We have not yet confronted the question of what makes the feedback ‘positive’ or ‘negative’, which is an important distinction because homeostatic regulation requires negative feedback. Returning to the example in Fig. 1, negative feedback would down-regulate hyperpolarising channels if the membrane potential were more negative than its target value, and up-regulate them if the membrane potential were positive with respect to the target value. Thus, the sign of a feedback control (whether it is positive or negative) depends on the dynamics of the plant. Interestingly, this means the control mechanism must ‘know’ what effect the regulation of a given variable has on the observables. This built-in ‘knowledge’ of how the plant behaves is an aspect of the internal model principle of control theory – a striking and deep result which states that any effective control system must have an internal representation of the system it is controlling (Francis & Wonham, 1976).
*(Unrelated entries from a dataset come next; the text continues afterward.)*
**config.mk**
```make
export PLATFORM = sky130hd
export DESIGN_NAME = full_adder_core_flat
export DESIGN_NICKNAME = d
export VERILOG_FILES = /design/src/rtl/full_adder_core_pkg.sv /design/src/rtl/full_adder_core_if.sv /design/src/rtl/full_adder_core_cell.sv /design/src/rtl/full_adder_core.sv /design/src/flat_wrapper.sv
export SDC_FILE = /design/constraint.sdc
export NUM_CORES = 1
export LEC_CHECK = 0
export ABC_CLOCK_PERIOD_IN_PS = 1700
export BUFFER_PORTS_ARGS = -buffer_cell sky130_fd_sc_hd__clkbuf_2
export CAP_MARGIN = 20
export CORE_AREA = 2 2 39 41
export CTS_CLUSTER_DIAMETER = 60
export DETAILED_ROUTE_END_ITERATION = 6
export DIE_AREA = 0 0 41 43
export HOLD_SLACK_MARGIN = 0.15
export MAX_ROUTING_LAYER = met4
export PLACE_DENSITY = 0.3
export SLEW_MARGIN = 40
export SYNTH_ARGS = -nofsm -noshare
export SYNTH_HDL_FRONTEND = slang
export SYNTH_SLANG_ARGS = --single-unit
```
**constraint.sdc**
```tcl
create_clock -name clk -period 1.7 [get_ports clk]
set_clock_uncertainty 0.15 [all_clocks]
set_input_delay 0.085 -clock clk [delete_from_list [all_inputs] [get_ports clk]]
set_output_delay 0.085 -clock clk [all_outputs]
set_load 0.02 [all_outputs]
```
**src/rtl/full_adder_core_pkg.sv**
```systemverilog
// Shared constants and a reference add for full_adder_core.
// The optional signed-overflow ports are enabled by FULL_ADDER_CORE_OVF_EN.
package full_adder_pkg;

  localparam int FA_WIDTH_DEFAULT = 1;
  localparam int FA_WIDTH_MAX     = 64;

  // Golden {cout,sum}: operands must already fit in `width` bits, so bit
  // `width` of the result is the carry out and every higher bit is zero.
  function automatic logic [FA_WIDTH_MAX:0] fa_ref(
    input logic [FA_WIDTH_MAX-1:0] a,
    input logic [FA_WIDTH_MAX-1:0] b,
    input logic                    cin
  );
    logic [FA_WIDTH_MAX:0] full;
    full = {1'b0, a} + {1'b0, b} + {{FA_WIDTH_MAX{1'b0}}, cin};
    return full;
  endfunction

endpackage

```
**src/rtl/full_adder_core_if.sv**
```systemverilog
// Operand/result bundle for full_adder_core; master drives operands, slave is the adder.
// ovf/ovf_q exist only under FULL_ADDER_CORE_OVF_EN.
interface full_adder_core_if
  import full_adder_pkg::*;
#(
  parameter int WIDTH = FA_WIDTH_DEFAULT
);
  logic [WIDTH-1:0] a;
  logic [WIDTH-1:0] b;
  logic             cin;
  logic             in_valid;
  logic [WIDTH-1:0] sum;
  logic             cout;
  logic [WIDTH-1:0] sum_q;
  logic             cout_q;
  logic             out_valid;
`ifdef FULL_ADDER_CORE_OVF_EN
  logic             ovf;
  logic             ovf_q;
`endif

  modport master (
    output a, b, cin, in_valid,
    input  sum, cout, sum_q, cout_q, out_valid
`ifdef FULL_ADDER_CORE_OVF_EN
    , input ovf, ovf_q
`endif
  );

  modport slave (
    input  a, b, cin, in_valid,
    output sum, cout, sum_q, cout_q, out_valid
`ifdef FULL_ADDER_CORE_OVF_EN
    , output ovf, ovf_q
`endif
  );

endinterface

```
**src/rtl/full_adder_core_cell.sv**
```systemverilog
// fa_cell: 1-bit gate-level full adder, the leaf of the ripple chain.
module fa_cell (
  input  logic a,
  input  logic b,
  input  logic cin,
  output logic sum,
  output logic cout
);
  assign sum  = a ^ b ^ cin;
  assign cout = (a & b) | (a & cin) | (b & cin);
endmodule

```
**src/rtl/full_adder_core.sv**
```systemverilog
// Ripple-carry adder with a live combinational result and a one-cycle registered copy.
// FULL_ADDER_CORE_OVF_EN adds combinational/registered two's-complement overflow.
module full_adder_core
  import full_adder_pkg::*;
#(
  parameter int WIDTH = FA_WIDTH_DEFAULT
) (
  input  logic             clk,
  input  logic             rst,
  full_adder_core_if.slave io
);

  logic [WIDTH:0]   c;
  logic [WIDTH-1:0] s;

  assign c[0] = io.cin;

  for (genvar i = 0; i < WIDTH; i++) begin : g_cell
    fa_cell u_cell (
      .a    (io.a[i]),
      .b    (io.b[i]),
      .cin  (c[i]),
      .sum  (s[i]),
      .cout (c[i+1])
    );
  end

  assign io.sum  = s;
  assign io.cout = c[WIDTH];

  logic [WIDTH-1:0] sum_d, sum_q;
  logic             cout_d, cout_q;
  logic             vld_d, vld_q;
`ifdef FULL_ADDER_CORE_OVF_EN
  logic             ovf;
  logic             ovf_d, ovf_q;

  // Carry into and out of the sign bit disagree exactly on signed overflow.
  assign ovf = c[WIDTH] ^ c[WIDTH-1];
`endif

  // Result registers hold when idle; only the valid flag drops.
  always_comb begin
    sum_d  = sum_q;
    cout_d = cout_q;
    vld_d  = io.in_valid;
`ifdef FULL_ADDER_CORE_OVF_EN
    ovf_d  = ovf_q;
`endif
    if (io.in_valid) begin
      sum_d  = s;
      cout_d = c[WIDTH];
`ifdef FULL_ADDER_CORE_OVF_EN
      ovf_d  = ovf;
`endif
    end
  end

  always_ff @(posedge clk or posedge rst) begin
    if (rst) begin
      sum_q  <= '0;
      cout_q <= 1'b0;
      vld_q  <= 1'b0;
`ifdef FULL_ADDER_CORE_OVF_EN
      ovf_q  <= 1'b0;
`endif
    end else begin
      sum_q  <= sum_d;
      cout_q <= cout_d;
      vld_q  <= vld_d;
`ifdef FULL_ADDER_CORE_OVF_EN
      ovf_q  <= ovf_d;
`endif
    end
  end

  assign io.sum_q     = sum_q;
  assign io.cout_q    = cout_q;
  assign io.out_valid = vld_q;
`ifdef FULL_ADDER_CORE_OVF_EN
  assign io.ovf       = ovf;
  assign io.ovf_q     = ovf_q;
`endif

endmodule

```
**src/flat_wrapper.sv**
```systemverilog
// flat-port wrapper written by rule: the top's interface ports become plain ports
module full_adder_core_flat import full_adder_pkg::*;
#(
  parameter int WIDTH = FA_WIDTH_DEFAULT
)
  (clk, rst, io_a, io_b, io_cin, io_in_valid, io_sum, io_cout, io_sum_q, io_cout_q, io_out_valid);
  full_adder_core_if #(.WIDTH(WIDTH)) io_i ();
  input  logic clk;
  input  logic rst;
  input wire logic [$bits(io_i.a)-1:0] io_a;
  input wire logic [$bits(io_i.b)-1:0] io_b;
  input wire logic [$bits(io_i.cin)-1:0] io_cin;
  input wire logic [$bits(io_i.in_valid)-1:0] io_in_valid;
  output wire logic [$bits(io_i.sum)-1:0] io_sum;
  output wire logic [$bits(io_i.cout)-1:0] io_cout;
  output wire logic [$bits(io_i.sum_q)-1:0] io_sum_q;
  output wire logic [$bits(io_i.cout_q)-1:0] io_cout_q;
  output wire logic [$bits(io_i.out_valid)-1:0] io_out_valid;
  assign io_i.a = io_a;
  assign io_i.b = io_b;
  assign io_i.cin = io_cin;
  assign io_i.in_valid = io_in_valid;
  assign io_sum = io_i.sum;
  assign io_cout = io_i.cout;
  assign io_sum_q = io_i.sum_q;
  assign io_cout_q = io_i.cout_q;
  assign io_out_valid = io_i.out_valid;
  full_adder_core #(.WIDTH(WIDTH)) u_core (.clk(clk), .rst(rst), .io(io_i));
endmodule
```
# Yosys cells after proc, flatten, opt, wreduce, memory -nomap -nowiden
# Cells that the tools add are included.
[totals]
elab_cells = 10
regBits = 3
[op_classes]
n_bitwise = 7
[ops]
columns = ["cell", "count"]
rows = [
  ["bitwise AND 1 bit", 3],
  ["OR 1 bit", 2],
  ["bitwise XOR 1 bit", 2],
]

# Logic depth before layout (Yosys ltp)
# Gate-level depths: netlist of the first run.
[logic_depth]
word_depth = 3
depth_mapped = 2

# Hierarchy
# Synthesis of the first run repeated with hierarchy kept, for this count alone.
[unflattened]
cells_unflattened = 7
area_unflattened_um2 = 121.4
[by_module_without_submodules]
columns = ["module", "cells_each", "area_per_inst_um2", "n_inst", "seq_area_each_um2"]
rows = [
  ["full_adder_core", 6, 101.3, 1, 75.1],
  ["fa_cell", 1, 20.0, 1, 0.0],
]

# Least setup slack after synthesis of the first run
# Ideal clock, no wire load.
[synth_path]
path_kind = "input to register"
from = "input io_cin"
to = "register u_core.sum_q, in the netlist u_core.io.sum_q"
arrival_ns = 0.962
n_path_buf = 0
path_stages = 2
setup_slack_ns = 0.463
cell_sequence = "fa_1 > mux2_2"
[synth_via]
elab_chain_cells = 1
[synth_lines]
columns = ["item", "line_no", "rtl"]
rows = [
  ["from (decl)", "flat_wrapper.sv:12", "input wire logic [$bits(io_i.cin)-1:0] io_cin;"],
  ["bitwise XOR 1 bit", "full_adder_core_cell.sv:9", "assign sum = a ^ b ^ cin;"],
  ["to (signal assigned)", "full_adder_core.sv:68", "sum_q <= sum_d;"],
  ["to (decl)", "full_adder_core.sv:31", "logic [WIDTH-1:0] sum_d, sum_q;"],
]
# Every way passes these cells.
# A chain may end at the register's enable or synchronous reset.

# Final worst setup path of the first run
[layout_path]
from = "input io_a"
to = "output io_sum"
[layout_via]
elab_chain_cells = 2
[layout_lines]
columns = ["item", "line_no", "rtl"]
rows = [
  ["from (decl)", "flat_wrapper.sv:10", "input wire logic [$bits(io_i.a)-1:0] io_a;"],
  ["bitwise XOR 1 bit (2 in a row)", "full_adder_core_cell.sv:9", ""],
  ["to (decl)", "flat_wrapper.sv:14", "output wire logic [$bits(io_i.sum)-1:0] io_sum;"],
]
# Every way passes these cells.

==> out/qor.txt, run 1 <==
HP Class -> input port to flop
Clock Tree Root -> clkbuf_4
TritonCTS clock tree -> built
Kind of start point of the critical path -> input port
Htree depth -> 1
Max cap viols -> 0
Vias per cell -> 3.07
Iter 0 DRT Violations -> 0
Antenna-violating nets left -> 0
Min Tclk post-route -> 1.64 ns
Max Slew Vio Count -> 0
CTS Buffer Depth -> 2
Post-Syn Nets -> 14
Setup Crit Path Kind -> input port to output port
Power Density -> 1060 nW/um^2
Core Rows -> 14
Peak VDD IR -> 348 uV
Post-CTS setup buffer count -> 0
Vias in the first global route -> 122
Max frequency -> 0.609 GHz
Worst slack at placement -> 0.468 ns
N_diodes -> 0
Post-route DRC -> 0
Worst rel slew slack -> 91.5%
Clk sink count -> 3
Die Ht -> 43 um
Required time of the critical path -> 1.46 ns
Routed WL per cell -> 7.95 um
Non-filler cells, final -> 41
Crit path DAT -> 1.41 ns
Syn. warnings -> 0
Port bufs -> 10
FILL cells -> 163
Final weighted congestion in routability-driven placement -> 0.553
Register bit count reported by yosys -> 3
Post-Syn Instances -> 7
Die area -> 1760 sq um
Chip Width -> 41 um
Setup TNS -> 0 ns
Initial core utilization -> 8.77%
Syn_area_per_cell -> 17.3 sq um
Largest stage delay, worst path -> 0.54 ns
Setup WS post-layout -> 0.0583 ns
# placed instances -> 33
Reg clk slew, reported paths -> 0.04 ns
TritonCTS Buffers -> 3
First-pass GRT wire length -> 489 um
Final Hold Fails -> 0
Total number of vias -> 126
Largest net degree at the start of global routing -> 4
Post-Layout Inst Area -> 258 sq um
Max FO, Critical Path -> 2
Tot GR Track Use -> 5.16%
Setup Viol. Count Final -> 0
Core area -> 1380 sq um
Mapped cell area -> 121 sq um
Drt pass-1 iters -> 1
Register area share after synthesis -> 61.9%
Total wire length -> 326 um
RSZ-0062 raised after global routing -> false
Crit path top cell by count -> clkbuf_2
Top Ports -> 11
Share of layout cells above drive strength 1 -> 60.0%
Post-synthesis cell type count -> 4
Slew @ Worst Pin -> 0.128 ns
Grt total ovfl -> 0
Static Leak -> 0.129 nW
Worst-skew pair later-pin latency -> 0.23 ns
Post-placement cell area -> 191 sq um
NumNets Final -> 33
Worst path cell trace -> dlygate4sd3_1 > clkbuf_2 > fa_1 > clkbuf_2
Area growth, synth to finish -> 112%
Crit. End Element -> output port
Status -> finished clean
Initial antenna violation count -> 0
CP max stage cell -> dlygate4sd3_1
Final period utilization -> 96.6%
[per-layer routing]
| metal | vias to the layer above | global-route usage (%) | wire length, um |
|---|---|---|---|
| met5 | - | - | 0 |
| met4 | 0 | 6.00 | 0 |
| met3 | 0 | 5.76 | 75 |
| met2 | 14 | 4.38 | 119 |
| met1 | 55 | 5.19 | 131 |
| li1 | 57 | - | - |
How is such knowledge embedded? This is an interesting question; in the case of low-level regulation in individual cells, tuning of the regulatory response probably occurs on an evolutionary timescale. Specifically, the properties of particular gene products (such as the biophysical characteristics of voltage-gated ion channels) and the properties of regulatory signalling networks (the rate constants, interaction sites and identity of the molecules involved) emerge through the trial-and-error nature of evolution as components of a functioning control system. This does, however, introduce a ‘chicken and egg’ dilemma: cellular components perform tasks that are often vital for the survival of an organism, therefore their expression in a cell needs to be regulated – how can appropriate regulatory machinery evolve in anticipation of such components appearing? As with all such questions, the answer presumably comes from considering the simplest, most fundamental forms of regulatory control as starting points for the gradual introduction of additional layers of complexity. These simple control mechanisms might, for example, describe processes that are rate-limited or physically constrained within particular bounds by their nature.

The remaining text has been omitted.